The search is wired into the web UI as the “vs MCTS” opponent — see the main README for how to run it. Playing against it, two things stand out and both motivate Stage 3:

it is effectively unbeatable at tic-tac-toe, but
it “thinks” for hundreds of simulations per move and has no memory — it rebuilds the tree from scratch every turn and judges positions by random playouts.

Stage 3 fixes both by giving the search a network that has learned to evaluate positions and suggest moves, so the same search gets far stronger with far fewer simulations.

References

D. Silver et al., “A general reinforcement learning algorithm that masters chess, shogi, and Go through self-play,” Science 362, 1140–1144 (2018).
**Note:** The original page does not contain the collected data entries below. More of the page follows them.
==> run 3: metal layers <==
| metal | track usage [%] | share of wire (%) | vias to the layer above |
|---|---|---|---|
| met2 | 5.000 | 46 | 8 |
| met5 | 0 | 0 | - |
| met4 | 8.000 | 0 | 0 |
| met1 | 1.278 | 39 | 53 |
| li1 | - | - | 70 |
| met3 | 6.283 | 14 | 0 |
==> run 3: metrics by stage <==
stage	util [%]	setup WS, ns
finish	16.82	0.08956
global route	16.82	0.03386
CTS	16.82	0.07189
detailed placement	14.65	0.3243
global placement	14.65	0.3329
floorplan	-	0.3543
--- config.mk ---
export PLATFORM = sky130hd
export DESIGN_NAME = text_line_display_framer_flat
export DESIGN_NICKNAME = d
export VERILOG_FILES = /design/src/rtl/tldf_pkg.sv /design/src/rtl/tldf_if.sv /design/src/rtl/text_line_display_framer.sv /design/src/rtl/tldf_packer.sv /design/src/flat_wrapper.sv
export SDC_FILE = /design/constraint.sdc
export NUM_CORES = 1
export LEC_CHECK = 0
export ABC_CLOCK_PERIOD_IN_PS = 12900
export BUFFER_PORTS_ARGS = -buffer_cell sky130_fd_sc_hd__buf_4
export CELL_PAD_IN_SITES_DETAIL_PLACEMENT = 2
export CELL_PAD_IN_SITES_GLOBAL_PLACEMENT = 2
export CORE_ASPECT_RATIO = 1.25
export CORE_MARGIN = 5
export CORE_UTILIZATION = 53
export DETAILED_ROUTE_END_ITERATION = 10
export PLACE_DENSITY_LB_ADDON = 0.1
export SLEW_MARGIN = 20
export SYNTH_ARGS = -nofsm -noshare
export SYNTH_HDL_FRONTEND = slang
export SYNTH_SLANG_ARGS = --single-unit
--- constraint.sdc ---
create_clock -name clock -period 12.9 [get_ports clock]
set_input_delay 2.58 -clock clock [delete_from_list [all_inputs] [get_ports clock]]
set_output_delay 2.58 -clock clock [all_outputs]
set_load 0.01 [all_outputs]
--- src/rtl/tldf_pkg.sv ---
// shared constants, types and helpers of the text line display framer
// no dependencies; used by the packer and the top level
package tldf_pkg;

   // geometry of the text buffer and the display store
   localparam int LINE_LEN    = 24;
   localparam int NUM_ROWS    = 3;
   localparam int STORE_DEPTH = NUM_ROWS * LINE_LEN;
   localparam int STORE_AW    = $clog2(STORE_DEPTH);
   localparam int TEXT_AW     = $clog2(LINE_LEN);
   localparam int CNT_W       = $clog2(LINE_LEN + 1);
   localparam int ROW_W       = $clog2(NUM_ROWS);

   // message layout
   localparam int HDR_LEN    = 7;
   localparam int HDR_IW     = $clog2(HDR_LEN);
   localparam int ZD_LEN     = 6;
   localparam int TRAIL_LEN  = 3;
   localparam int STREAM_MAX = HDR_LEN + 2 * LINE_LEN + TRAIL_LEN + ZD_LEN + TRAIL_LEN;
   localparam int POS_W      = $clog2(STREAM_MAX + 1);

   // byte codes
   localparam logic [7:0] CR_BYTE     = 8'h0D;
   localparam logic [7:0] NL_BYTE     = 8'h0A;
   localparam logic [7:0] SPACE_BYTE  = 8'h20;
   localparam logic [7:0] DIGIT_ONE   = 8'h31;
   localparam logic [7:0] DIGIT_THREE = 8'h33;

   // message headers
   localparam logic [7:0] HDR_A [HDR_LEN] =
      '{8'h0D, 8'h41, 8'h4F, 8'h30, 8'h30, 8'h30, 8'h31};
   localparam logic [7:0] HDR_B [HDR_LEN] =
      '{8'h0D, 8'h42, 8'h4F, 8'h30, 8'h30, 8'h30, 8'h31};
   localparam logic [7:0] HDR_Z [ZD_LEN] =
      '{8'h0D, 8'h5A, 8'h44, 8'h30, 8'h30, 8'h31};

   // uppercase hex character of one nibble
   function automatic logic [7:0] hex_char(input logic [3:0] v);
      logic [7:0] r;
      if (v < 4'd10) begin
         r = 8'h30 + {4'h0, v};
      end else begin
         r = 8'h37 + {4'h0, v};
      end
      return r;
   endfunction

   // checksum of the status message, which has no body
   function automatic logic [7:0] zd_checksum();
      logic [7:0] s;
      s = 8'h00;
      for (int i = 0; i < ZD_LEN; i++) begin
         s = s + HDR_Z[i];
      end
      return s;
   endfunction

   localparam logic [7:0] ZD_SUM = zd_checksum();

   // one byte of the outgoing stream
   typedef struct packed {
      logic [7:0] data;
      logic       last;
   } tldf_byte_type;

   // sequencer states
   typedef enum logic [2:0] {
      ST_IDLE  = 3'b001,
      ST_WRITE = 3'b010,
      ST_EMIT  = 3'b100
   } tldf_state_type;

endpackage
==> config.mk <==
export PLATFORM = sky130hd
export DESIGN_NAME = thbs_fifo
export DESIGN_NICKNAME = d
export VERILOG_FILES = /design/src/rtl/thbs_fifo.sv
export SDC_FILE = /design/constraint.sdc
export NUM_CORES = 1
export LEC_CHECK = 0
export ABC_AREA = 0
export BUFFER_PORTS_ARGS = -buffer_cell sky130_fd_sc_hd__buf_2
export CAP_MARGIN = 20
export CORE_MARGIN = 5
export CORE_UTILIZATION = 40
export DETAILED_ROUTE_END_ITERATION = 10
export PLACE_DENSITY = 0.64
export SLEW_MARGIN = 10
export SYNTH_ARGS = -nofsm -noshare
export SYNTH_HDL_FRONTEND = slang
export SYNTH_SLANG_ARGS = --single-unit
export TNS_END_PERCENT = 5
==> constraint.sdc <==
create_clock -name clk -period 1.35 [get_ports clk]
set_clock_uncertainty 0.1 [all_clocks]
set_input_delay 0.0675 -clock clk [delete_from_list [all_inputs] [get_ports clk]]
set_output_delay 0.0675 -clock clk [all_outputs]
set_load 0.01 [all_outputs]
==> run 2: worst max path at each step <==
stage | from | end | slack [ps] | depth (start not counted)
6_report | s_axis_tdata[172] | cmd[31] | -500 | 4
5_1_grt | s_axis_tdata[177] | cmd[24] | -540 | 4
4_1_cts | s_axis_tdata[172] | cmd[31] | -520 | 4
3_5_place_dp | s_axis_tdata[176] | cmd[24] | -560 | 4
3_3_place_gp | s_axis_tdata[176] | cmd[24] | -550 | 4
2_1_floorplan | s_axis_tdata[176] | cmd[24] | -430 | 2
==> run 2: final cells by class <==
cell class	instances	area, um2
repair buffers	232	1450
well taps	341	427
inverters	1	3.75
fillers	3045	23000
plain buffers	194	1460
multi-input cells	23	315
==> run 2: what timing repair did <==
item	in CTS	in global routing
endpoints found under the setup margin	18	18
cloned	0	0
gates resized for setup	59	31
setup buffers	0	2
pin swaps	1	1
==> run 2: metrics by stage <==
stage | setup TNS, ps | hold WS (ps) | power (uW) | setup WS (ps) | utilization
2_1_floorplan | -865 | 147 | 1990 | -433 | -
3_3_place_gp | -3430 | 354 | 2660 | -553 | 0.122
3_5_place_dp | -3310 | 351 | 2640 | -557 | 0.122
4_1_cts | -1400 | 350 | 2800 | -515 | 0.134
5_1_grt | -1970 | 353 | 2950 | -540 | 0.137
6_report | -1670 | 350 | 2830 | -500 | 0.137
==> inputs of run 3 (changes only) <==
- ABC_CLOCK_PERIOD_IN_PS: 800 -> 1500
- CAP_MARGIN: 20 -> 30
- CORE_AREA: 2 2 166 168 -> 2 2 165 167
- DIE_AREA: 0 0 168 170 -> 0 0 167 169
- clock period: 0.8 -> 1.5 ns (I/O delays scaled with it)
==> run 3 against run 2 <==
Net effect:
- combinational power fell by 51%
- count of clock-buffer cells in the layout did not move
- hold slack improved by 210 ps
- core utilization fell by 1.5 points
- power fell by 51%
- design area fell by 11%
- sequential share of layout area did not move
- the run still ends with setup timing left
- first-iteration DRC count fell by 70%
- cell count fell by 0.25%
DOI
L. Kocsis and C. Szepesvári, “Bandit based Monte-Carlo Planning,” ECML (2006) — the original UCT algorithm.
C. Browne et al., “A Survey of Monte Carlo Tree Search Methods,” IEEE TCIAIG (2012) — a thorough survey of MCTS variants.

The diagrams on this page are generated by docs/figures.py (pure Python, no dependencies). Run it to reproduce or tweak them.